IWD 2022: Designing a stronger post-pandemic workplace for women

It may be years before we come to terms with the impact of the pandemic on our society and our workplaces, but one thing is for sure: While we are still learning to navigate the pandemic, we have each had to adapt our daily lives to respond to it. Our lifestyles have also undergone a sea change. We now live in a more hybrid environment, a more cautiously optimistic space ? where the threat of new variants, emerging anytime, still looms over the world. Amid the worst crisis that humanity has faced in the longest time, workplaces have survived by swiftly adapting to the ?new? normal. Some serious effort has been put in to ensure a balance between the safety and productivity of the workforce in the most uncertain of times. The flexibility and safety of the employees have guided us to the hybrid working model. While everyone has had to live through the blurring lines between personal and professional tasks during their remote workdays, a cohort of employees that have faced a whirlwind of responsibilities is working moms.

Already accustomed to juggling work and domestic responsibilities in the pre-pandemic world, women IT leaders have had it quite tough during the pandemic. For instance, according to a 2020 LinkedIn survey, working from home has proved to be tough for working mothers in India. Findings show that 46% of working mothers are working till late to make up for work, and 42% are unable to focus on work with their children at home.

In 2022, as companies chart out a plan for bringing employees back to offices, it is a great opportunity for them to reset provisions for working women. The aim should be to help them ease into a post-pandemic workplace – be it remote or in the office.

How companies can respond

Companies can begin by resetting norms for flexibility for working mothers across levels. For those with newborns and toddlers, provisions such as extended maternity leave and reduced work hours can prove to be effective. For working moms with children below five years of age, child support at work in the form of daycare can help ease the burden as they won?t need to rush home or continuously juggle between work and kids if working from home.

An important aspect of managing this return after an interval is to remove bias in people processes. Breaking the bias against women holding certain jobs is crucial to preparing companies for the future of work, which besides digitalization, demands a more diverse and inclusive environment than the one that exists.

Therein lies another essential component of how companies can respond to working moms. The scope of empathy must be expanded by enabling avenues for career enhancement. For instance, many working mothers are returning to offices with an eagerness to explore newer work opportunities.In this case, a program for working mothers that take into consideration their need for upskilling to prepare them for the jobs they want becomes necessary. It will also help instill a sense that the company is going beyond rendering support to their personal lives but also hone their professional scope.

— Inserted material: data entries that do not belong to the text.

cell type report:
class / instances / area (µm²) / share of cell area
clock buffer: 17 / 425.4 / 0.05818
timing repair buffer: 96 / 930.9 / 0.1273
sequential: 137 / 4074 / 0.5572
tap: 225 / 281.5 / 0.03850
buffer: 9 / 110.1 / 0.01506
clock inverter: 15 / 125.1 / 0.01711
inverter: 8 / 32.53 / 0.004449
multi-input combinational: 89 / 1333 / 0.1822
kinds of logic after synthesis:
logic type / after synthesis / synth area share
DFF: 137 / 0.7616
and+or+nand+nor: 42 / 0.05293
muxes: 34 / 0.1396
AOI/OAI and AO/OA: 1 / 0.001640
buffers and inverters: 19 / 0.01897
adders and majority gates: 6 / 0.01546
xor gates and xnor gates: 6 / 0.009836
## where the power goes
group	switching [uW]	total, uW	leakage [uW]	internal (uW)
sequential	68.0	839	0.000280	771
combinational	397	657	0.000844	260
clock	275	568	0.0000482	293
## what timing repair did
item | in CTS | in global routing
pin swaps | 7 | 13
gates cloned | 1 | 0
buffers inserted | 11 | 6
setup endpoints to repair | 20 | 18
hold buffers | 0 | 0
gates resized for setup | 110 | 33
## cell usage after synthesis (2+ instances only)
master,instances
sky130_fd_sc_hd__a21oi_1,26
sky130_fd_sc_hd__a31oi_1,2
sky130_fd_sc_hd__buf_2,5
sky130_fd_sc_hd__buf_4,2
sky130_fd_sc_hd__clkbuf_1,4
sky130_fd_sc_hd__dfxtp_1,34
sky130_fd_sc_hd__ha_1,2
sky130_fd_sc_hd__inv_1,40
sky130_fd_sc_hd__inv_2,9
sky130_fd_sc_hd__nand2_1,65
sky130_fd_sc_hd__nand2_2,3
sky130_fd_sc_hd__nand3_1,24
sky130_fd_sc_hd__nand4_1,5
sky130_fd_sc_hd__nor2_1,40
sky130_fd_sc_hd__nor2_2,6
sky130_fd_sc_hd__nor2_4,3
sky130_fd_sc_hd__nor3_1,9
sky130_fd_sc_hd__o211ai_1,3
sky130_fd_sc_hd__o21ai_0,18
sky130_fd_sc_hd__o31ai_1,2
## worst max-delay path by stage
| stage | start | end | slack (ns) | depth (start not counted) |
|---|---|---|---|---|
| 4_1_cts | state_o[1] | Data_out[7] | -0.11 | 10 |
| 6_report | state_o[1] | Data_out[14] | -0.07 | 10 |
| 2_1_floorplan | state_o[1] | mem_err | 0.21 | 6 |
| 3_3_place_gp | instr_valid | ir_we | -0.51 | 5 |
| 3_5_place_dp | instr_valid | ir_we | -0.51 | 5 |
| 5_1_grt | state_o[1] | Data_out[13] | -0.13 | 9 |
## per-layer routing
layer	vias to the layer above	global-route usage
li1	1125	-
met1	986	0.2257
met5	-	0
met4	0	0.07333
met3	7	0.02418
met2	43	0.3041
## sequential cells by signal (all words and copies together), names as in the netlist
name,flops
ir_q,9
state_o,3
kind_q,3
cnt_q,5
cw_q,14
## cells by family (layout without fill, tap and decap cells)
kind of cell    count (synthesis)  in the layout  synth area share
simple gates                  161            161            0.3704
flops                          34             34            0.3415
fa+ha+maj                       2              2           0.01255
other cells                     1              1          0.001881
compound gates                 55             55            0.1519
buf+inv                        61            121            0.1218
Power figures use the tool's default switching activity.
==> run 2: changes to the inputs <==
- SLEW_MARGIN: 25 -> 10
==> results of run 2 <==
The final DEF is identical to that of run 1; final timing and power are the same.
File: src/rtl/bist_response_compactor.sv
// -----------------------------------------------------------------------------
// bist_response_compactor
//
// Compacts the 10 outputs of a 12-input/10-output gate model into a 10-bit
// multiple-input signature register (MISR, polynomial x^10 + x^3 + 1). A run
// is started with a one-cycle start pulse, compacts NUM_PATTERNS valid
// responses, then freezes the signature and compares it against exp_sig.
//
// Ports:
//   clk        in   1   clock, all state updates on the rising edge
//   rst_n      in   1   asynchronous active-low reset
//   start      in   1   one-cycle pulse, begins or restarts a run
//   resp       in  10   gate-model outputs, bit 9..0 =
//                       N205 N208 N157 N202 N203 N211 N199 N198 N210 N212
//   resp_valid in   1   resp holds a settled response for this pattern
//   exp_sig    in  10   golden signature, sampled with the final response
//   signature  out 10   current MISR contents
//   count      out CW   patterns compacted in the current run
//   busy       out  1   high while a run is in progress (RUN)
//   done       out  1   high once the run completed (DONE)
//   pass       out  1   final compare result, valid while done=1
//
// Handshake: a response is accepted on every rising edge where the block is
// in RUN, resp_valid=1 and start=0. There is no back-pressure; one response
// per cycle can be accepted back-to-back. start always wins over resp_valid.
//
// FSM state is observable through busy/done: IDLE = 00, RUN = 10, DONE = 01.
// -----------------------------------------------------------------------------
module bist_response_compactor #(
    parameter int          NUM_PATTERNS = 256,
    parameter logic [9:0]  SEED         = 10'h000,
    parameter int          CW           = $clog2(NUM_PATTERNS + 1)
) (
    input  logic          clk,
    input  logic          rst_n,
    input  logic          start,
    input  logic [9:0]    resp,
    input  logic          resp_valid,
    input  logic [9:0]    exp_sig,
    output logic [9:0]    signature,
    output logic [CW-1:0] count,
    output logic          busy,
    output logic          done,
    output logic          pass
);

    typedef enum logic [1:0] {
        IDLE = 2'd0,
        RUN  = 2'd1,
        DONE = 2'd2
    } state_t;

    state_t     state;
    logic [9:0] sig_next;
    logic       last;

    // Rotate left gives bit0 <= sig[9] and bit i <= sig[i-1]; bit 3 then
    // additionally takes the x^3 feedback tap from sig[9].
    always_comb begin
        sig_next    = {signature[8:0], signature[9]} ^ resp;
        sig_next[3] = signature[2] ^ signature[9] ^ resp[3];
    end

    // The response being accepted now is the final one of the run.
    assign last = (count == CW'(NUM_PATTERNS - 1));

    always_ff @(posedge clk or negedge rst_n) begin
        if (!rst_n) begin
            state     <= IDLE;
            signature <= SEED;
            count     <= '0;
            busy      <= 1'b0;
            done      <= 1'b0;
            pass      <= 1'b0;
        end else if (start) begin
            // Restart from any state; a coincident response is dropped.
            state     <= RUN;
            signature <= SEED;
            count     <= '0;
            busy      <= 1'b1;
            done      <= 1'b0;
            pass      <= 1'b0;
        end else begin
            case (state)
                RUN: begin
                    if (resp_valid) begin
                        signature <= sig_next;
                        count     <= count + CW'(1);
                        if (last) begin
                            // Compare against the value being loaded, so the
                            // result is ready on the same edge as done.
                            state <= DONE;
                            busy  <= 1'b0;
                            done  <= 1'b1;
                            pass  <= (sig_next == exp_sig);
                        end
                    end
                end
                IDLE: begin
                end
                DONE: begin
                end
                default: begin
                    state <= IDLE;
                    busy  <= 1'b0;
                    done  <= 1'b0;
                end
            endcase
        end
    end

endmodule
File: config.mk
export PLATFORM = sky130hd
export DESIGN_NAME = bist_response_compactor
export DESIGN_NICKNAME = d
export VERILOG_FILES = /design/src/rtl/bist_response_compactor.sv
export SDC_FILE = /design/constraint.sdc
export NUM_CORES = 1
export LEC_CHECK = 0
export CORE_AREA = 2 2 46 79
export DETAILED_ROUTE_END_ITERATION = 8
export DIE_AREA = 0 0 48 81
export PLACE_DENSITY = 0.72
export RECOVER_POWER = 25
export SYNTH_ARGS = -nofsm -noshare
export SYNTH_HDL_FRONTEND = slang
export SYNTH_SLANG_ARGS = --single-unit
File: constraint.sdc
create_clock -name clk -period 1.6 [get_ports clk]
set_input_delay 0.32 -clock clk [delete_from_list [all_inputs] [get_ports clk]]
set_output_delay 0.32 -clock clk [all_outputs]
set_load 0.05 [all_outputs]
## Word level (Yosys, flattened, before mapping)

Cells that the tools add are included.

- Flip-flop bits (word level): 24
- Latch bits: 0
- Output and inout port bits: 22
- Memories kept: 0
- Input bits: 24
- Logic and storage cells: 47
- RAM bits: 0
- Memory bits (read-only): 0

- Magnitude comparators: 0
- Bitwise operators: 3
- Shift operators: 0
- Div/mod/pow operators: 0
- Mux-type cells: 22
- Multipliers: 0
- Eq/ne operators: 7
- Reduce and logical (&&, ||, !) cells: 8
- Add/subtract/negate cells: 1

Operators with widths:

| cell | count |
|---|---|
| 10-bit 2-to-1 mux | 3 |
| 9-bit 2-to-1 mux | 3 |
| 10-bit == test | 1 |
| 1-bit 2-to-1 mux | 10 |
| 10-bit bitwise XOR | 1 |
| 9-bit by 1-bit adder with 9-bit output, second input constant | 1 |
| 9-bit by 8-bit == test with 1-bit output, second input constant | 1 |
| 2-bit 2-to-1 mux | 3 |
| 3-bit inequality test, second input constant | 2 |
| 3-bit AND reduction | 2 |
| 2-bit nonzero test | 3 |
| 1-bit case mux with 2 select lines | 2 |
| 2-bit case mux with 2 select lines | 1 |
| 2-bit by 1-bit == test with 1-bit output, second input constant | 1 |
| 2-bit == test, second input constant | 1 |
| 2-bit logical NOT | 1 |
| 2-bit by 1-bit inequality test with 1-bit output, second input constant | 1 |
| 2-bit AND reduction | 1 |
| 2-bit OR reduction | 1 |
| 1-bit bitwise XOR | 2 |

## Longest topological paths before layout

Gate-level depths: netlist of run 1.

- Word-level depth: 7
- Mapped depth: 6
- Gate-level depth less buffers: 6

## Worst setup path before layout of run 1

Ideal clock, no wire load.

- Kind: register -> register
- From: reg count[2]
- To: reg pass
- Path slack: -0.320 ns
- Buffers on the path: 0
- Required time: 1.480 ns
- Cell stages (with the launch flop): 7
- Setup time: 0.120 ns
- Clock period less this slack: 1.920 ns
- Arrival time: 1.801 ns
- Path through: dfrtp_1 > and4_1 > and4_1 > ha_1 > nand4_1 > and3b_1 > a31o_1

- Longest elaborated chain between the ends: 3

RTL lines:

| element | RTL line | RTL |
|---|---|---|
| start, declared | 41 | `output logic [CW-1:0] count,` |
| start signal, assigned | 88 | `count <= count + CW'(1);` |
| 9-bit by 8-bit == test with 1-bit output | 65 | `assign last = (count == CW'(NUM_PATTERNS - 1));` |
| 2-bit nonzero test (no line) | n/a |  |
| 3-bit AND reduction (no line) | n/a |  |
| end signal, assigned | 95 | `pass <= (sig_next == exp_sig);` |
| end, declared | 44 | `output logic pass` |

No other way between the ends.
A chain may end at the register's enable or synchronous reset.

## Final worst setup path of run 1

- From: reg count[5]
- To: reg pass

The elaborated chain is that of the path after synthesis.

==> results of run 1 <==
## per-layer routing
layer  track usage [%]  vias up  wire (um)
li1                  -      520          -
met1              19.4      519       1090
met2              32.9       33       1760
met3              3.33        4        141
met4              5.41        0         26
met5                 0        -          0
## final cells by class
type,instances,share of cell area (%)
clock buffers,4,2.14
inverters,3,0.535
multi-input cells,82,30.5
flip-flops and latches,22,26.6
well taps,45,2.67
repair buffers,68,37.6
## worst paths after layout
check,start,end,slack [ns],cells past startpoint
worst max register to register,count[5]$_DFFE_PN0P_,pass$_DFFE_PN0P_,0.01,6
worst min-delay path,rst_n,count[8]$_DFFE_PN0P_,0.58,2
max in group asynchronous,rst_n,count[5]$_DFFE_PN0P_,0.62,2
min in group clk,count[8]$_DFFE_PN0P_,count[8]$_DFFE_PN0P_,0.61,2
worst max-delay path,count[5]$_DFFE_PN0P_,pass$_DFFE_PN0P_,0.01,6
worst min register to register,count[8]$_DFFE_PN0P_,count[8]$_DFFE_PN0P_,0.61,2
## stage by stage
| step | setup WS, ns | hold slack [ns] | utilization, % | power [mW] | TNS (ns) |
|---|---|---|---|---|---|
| floorplan | -0.138 | 0.0244 | - | 0.903 | -0.138 |
| global placement | -0.146 | 0.577 | 61.0 | 1.18 | -0.293 |
| detailed placement | -0.208 | 0.606 | 61.0 | 1.19 | -0.555 |
| CTS | -0.00839 | 0.419 | 63.3 | 1.55 | -0.00839 |
| global route | -0.0566 | 0.647 | 63.3 | 1.60 | -0.0566 |
| finish | 0.0135 | 0.578 | 63.3 | 1.53 | 0 |
## layout by cell type (no fill, tap or decap), drive strengths merged, types with 5 or more instances in the layout
master and instances:
clkdlybuf4s50 22, nor2 18, a211oi 10, clkbuf 5, buf 44, xor2 5, xnor2 19, dfrtp 22
## cell usage after synthesis (all sizes together)
| cell type | number |
|---|---|
| ha | 2 |
| a31o | 2 |
| xor2 | 5 |
| nand3 | 2 |
| a21oi | 1 |
| inv | 3 |
| nand2b | 1 |
| and3 | 2 |
| nor4 | 2 |
| buf | 3 |
| nand4 | 3 |
| and2 | 1 |
| and3b | 2 |
| nor2 | 18 |
| mux2i | 2 |
| nor3 | 1 |
| xnor2 | 19 |
| a211oi | 10 |
| and4 | 2 |
| clkbuf | 2 |
| nor2b | 1 |
| xnor3 | 3 |
| nand2 | 3 |
| dfrtp | 22 |
## logic make-up (layout without fill, tap and decap cells)
kind of cell    count (synthesis)  in the layout  synth area share, %
simple gates                   38             38                 16.4
xor+xnor                       27             27                 23.4
flops                          22             22                 45.4
compound gates                 13             13                 8.05
buf+inv                         8             75                 2.99
fa+ha+maj                       2              2                 2.06
mux                             2              2                 1.65
## critical path: cells and delay by family, from the launching register on
family / cells / cell delay [ns]
adders and majority gates: 1 / 0.18
DFF: 1 / 0.36
AOI/OAI and AO/OA: 1 / 0.19
and+or+nand+nor: 4 / 0.74
## timing repair
item	4_1_cts	5_1_grt
buffers inserted	2	0
endpoints found under the setup margin	1	1
hold buffers	0	0
gates resized for setup	4	0
pin swaps	4	2
## registers in the layout, indices dropped and copies added, names as in the netlist
signal	count
done	1
count	9
signature	10
pass	1
state	1
## power by group through the flow
stage	combinational (mW)	clock, mW	sequential [mW]
after floorplan	0.174	0	0.730
after global placement	0.554	0	0.628
after detailed placement	0.562	0	0.628
after CTS	0.566	0.360	0.620
after global routing	0.594	0.382	0.624
final	0.556	0.351	0.620
==> summary.txt, run 1 <==
DP Cell Count: 218
Sw Share: 30.3%
antenna viol nets, final: 0
final non-filler cell total: 224
Rows: 28
unrepaired setup endpoints after global routing: true
Vias: 1,076
design area: 2110 sq um
area of the multi-input gates: 643 sq um
Leakage Power: 0.909 nW
Clock transition at path regs: 0.08 ns
Slew @ Worst Pin: 0.565 ns
minimum clock period: 1.59 ns
top post-synthesis cells by area: dfrtp_1, xnor2_1, a211oi_1, nor2_1, xnor3_2
Synth Cell Area: 1210 sq um
Pre-antenna DRT Iters: 4
Placer Congestion: 0.831
Critical Path Slowest Stage Cell: dfrtp_2
initial antenna violation count: 0
DIE HEIGHT: 81 um
worst clock skew: 0.00198 ns
ANT cells: 0
crit path capture type: flip-flop
Worst Path Max Fanout: 3
IO Count: 46
status: complete, no violations
number of global-route vias before repair: 1,185
Cell Area, Placed: 2030 sq um
pwr dens: 725 nW/um^2
clk buf depth: 2
Reg area: 559 sq um
Clock Power Share: 23.0%
Peak Freq: 630 MHz
worst skew pair latency: 0.26 ns
Worst Path Required: 1.75 ns
fin nets: 206
Routed WL per cell: 13.5 um
grt total ovfl: 0
combinational share of power: 36.4%
FF+latch count, synth: 22
final hold viol count: 0
Avg Inst Size Synth: 10.8 sq um
largest net degree at the start of global routing: 30
final slew viol count: 0
die area: 3890 sq um
Starting DRT DRC Count: 10
proportion of layout cells with a drive suffix above 1: 34.6%
period utilisation layout: 99.2%
gr usage total: 17.9%
kind of critical path: flip-flop to flip-flop
clock sinks: 22
Initial Util: 36.4%
Synth top area share: 45.4%
IO buf count: 45
warnings from Yosys: 0
startpoint types: flip-flop
worst endpoint data arrival time: 1.74 ns
sequential-to-total area share from yosys stat: 45.4%
residual DRC count: 0
die width: 48 um
CORE AREA: 3330 sq um
CP Cell Sequence: and4_4 > and4_1 > ha_2 > nand4_1 > and3b_1 > a31o_1
sw power: 0.462 mW
sequential power share: 40.6%
Slew headroom: 62.3%
vias per cell: 4.80
DRT Wirelength: 3.02 mm
Clock Tree Root: clkbuf_8
Layout fillers: 273
max cap viols: 0
Netlist cell types: 27
# H-tree levels: 1
worst vdd ir: 0.000626 V
CTS tree: built
Slowest Stage Delay on Critical Path: 0.36 ns
Int Power: 1.06 mW
Inserted Clock Buffers: 3
post-synth top area cell: dfrtp_1
Post-Syn Instances: 112
endpoints failing setup: 0
first-pass GRT wire length: 5.02 mm
Mapped Nets: 138
Hold WC Path Type: primary input to async pin
dpl hpwl: 2.42 mm
synth-to-layout area growth: 73.7%
Note: power is estimated with default switching activity, not from simulation.
==> run 2: changes to the inputs <==
- HOLD_SLACK_MARGIN: not set -> 0.03
==> results of run 2 <==
Final layout, timing and power as in run 1 (identical DEF).
==> edit, RTL diff (flow settings as in run 2) <==
Change the parameter `NUM_PATTERNS` from 256 to 128.
--- a/src/rtl/bist_response_compactor.sv
+++ b/src/rtl/bist_response_compactor.sv
@@ -28,5 +28,5 @@
 // -----------------------------------------------------------------------------
 module bist_response_compactor #(
-    parameter int          NUM_PATTERNS = 256,
+    parameter int          NUM_PATTERNS = 128,
     parameter logic [9:0]  SEED         = 10'h000,
     parameter int          CW           = $clog2(NUM_PATTERNS + 1)
Ports: changed (resized count); port bits go from 46 to 45. No check against the original RTL was run, so the function may have changed too.
==> edit against run 2 <==
  * The flow now finishes with violations (negative setup slack)
  * Critical path depth is 1 lower
  * Fmax shrank 13%
  * Die area stayed put
  * Final area up 5.8%
  * Worst hold slack worse by 0.0024 ns
  * Core utilization up 3.7 points
  * Final cell count rose by 4.0%
  * Sequential cell count is 1 lower
  * Sequential share of layout area decreased by 2.5 points
  * Worst setup slack got worse by 0.23 ns
  * Area after synthesis down 0.93%
  * Routed wire length grew 10%
  * Power down 0.64%
  * Critical endpoint unchanged
  * Largest power group is now combinational logic
  * Highest routed layer unchanged
==> edit: results (changes against run 2) <==
* Maximum single-stage delay on the critical path at 0.53 ns (+0.17 ns)
* Fraction of power spent switching nets at 30.1% (-0.12 points)
* Placed instance count at 229 (+5.0%)
* Placed wire-length estimate at 2.71 mm (+12%)
* Max-slew headroom at 63.2% (+0.89 points)
* Sequential group power at 0.581 mW (-6.3%)
* Total setup violations reported at the end of the flow at 1 (+1)
* Distinct cells, synth at 26 (-3.7%)
* Total Routed Length at 3.33 mm (+10%)
* Buffer count from post-CTS setup fixing at 0 (-2)
* Total number of nets in the final design at 214 (+3.9%)
* Number of global-route vias before repair at 1,243 (+4.9%)
* Vias post-DR at 1,139 (+5.9%)
* Synth Warn # at 0 (unchanged)
* Combined global-route utilization of all metal layers at 19.1% (+1.1 points)
* Slowest stage cell on the critical path: sky130_fd_sc_hd__or4_4
* Max FO, Critical Path at 3 (unchanged)
* Leading post-synthesis cells by instance count: sky130_fd_sc_hd__dfrtp_1, sky130_fd_sc_hd__xnor2_1, sky130_fd_sc_hd__nor2_1, sky130_fd_sc_hd__a211oi_1, sky130_fd_sc_hd__nand2_1
* Leakage Power at 0.972 nW (+6.9%)
* M1 GR Usage at 20.3% (+0.91 points)
* Global-route wire length before repair at 5.31 mm (+5.9%)
* Violated checks: negative setup slack
* Met3 global-route usage at 3.11% (-0.22 points)
* Worst path arrival time at 2.00 ns (+0.26 ns)
* Count of input and output buffers at 44 (-2.2%)
* Register name with the most flops: signature
* Worst hold slack across all endpoints at 0.575 ns (-0.00236 ns)
* Area of placed instances at 2170 sq um (+6.7%)
* Status: complete, but fails checks
* Number of H-tree branching levels at 1 (unchanged)
* Peak supply drop at 0.862 mV (+38%)
* Worst clock skew at 0.00461 ns (+0.00263 ns)
* Maximum number of buffers from clock root to sink at 2 (unchanged)
* DRC violation total after the first TritonRoute iteration at 17 (+7)
* GP Congestion at 0.909 (+9.4%)
* Amount of wire on met2 after detailed routing at 1.82 mm (+3.3%)
* Largest net degree at the start of global routing at 22 (-27%)
* Wire length on met3 at 149 um (+5.7%)
* Launch point of the critical path: count[1]
* Worst-case setup slack after placement at -0.565 ns (-0.357 ns)
* Post-route worst setup slack at -0.215 ns (-0.229 ns)
* Biggest registers after layout: signature: 10 flops, count: 8 flops
* R2R depth at 5 (-1)
* Setup tns final at -0.215 ns (-0.215 ns)
* Metal-1 WL at 1.21 mm (+11%)
* Met2 demand-to-capacity share in global routing at 33.6% (+0.67 points)
* Comb power frac at 39.0% (+2.6 points)
* Final Power at 1.52 mW (-0.64%)
* Number of non-filler instances in the completed layout at 233 (+4.0%)
* Number of nets in the synthesized netlist at 135 (-2.2%)
* Top cells by area, synth: sky130_fd_sc_hd__dfrtp_1, sky130_fd_sc_hd__xnor3_1, sky130_fd_sc_hd__xnor2_1, sky130_fd_sc_hd__a211oi_1, sky130_fd_sc_hd__nor2_1
* Layout cell share with drive strength beyond 1 at 39.9% (+5.3 points)
[edit: worst max-delay path: cells and delay by family (launching register included)]
kind                     cells  cell delay, ns
AND/OR/NAND/NOR              3            1.06
adder cells (fa/ha/maj)      1            0.15
AO/OA/AOI/OAI                1            0.13
flip-flops                   1            0.39
[edit: area by class of cell]
type / instances / area [sq um]
multi-input combinational: 84 / 697
clock buffer: 3 / 41.3
tap: 45 / 56.3
clock inverter: 1 / 5.00
fill: 262 / 1100
sequential: 21 / 536
inverter: 1 / 3.75
timing repair buffer: 78 / 890
[edit: kinds of logic after synthesis]
| kind of cell | Yosys count | synth area share, % |
|---|---|---|
| AOI/OAI and AO/OA | 16 | 8.75 |
| adders and majority gates | 1 | 1.04 |
| buffers and inverters | 5 | 1.56 |
| DFF | 21 | 43.7 |
| xor gates and xnor gates | 26 | 27.0 |
| and+or+nand+nor | 41 | 17.9 |
[edit: what timing repair did]
action,CTS,global route
pin swaps,1,0
gates resized for setup,5,0
endpoints found under the setup margin,1,1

Mental well-being and wellness at the workplace

Easing back into the physical workplace is not just about bringing working moms into the office. Their mental well-being should also be a priority. Focusing on both their physical as well as mental health is vital for bringing about all-around well-being. Besides offering counseling support to whoever needs it, companies should put in place strong, flexible work hours and remote work policies, as it will give them the confidence to have a work-life balance.

Easing it to harness their true potential 

The 21st-century workplace is an equal space where talent is gender agnostic. It can only be judged based on the merit that a person has brought or can bring to the table.

Thankfully, today, more and more companies are recognizing the true untapped potential working moms bring to the business. In another LinkedIn survey conducted in 2019-2020, 48% of Indian companies formed special initiatives (returnee programs for women in India) to bring women back into the workforce.These numbers are just the beginning of a trend that is here to stay on the back of the pandemic-led transformation.  

It is true that the new normal has given rise to new models of working that allow flexibility for working mothers. If anything, they offer a first-of-its-kind chance to ease them into the workforce, with a firm hand on harnessing their true potential in the long run.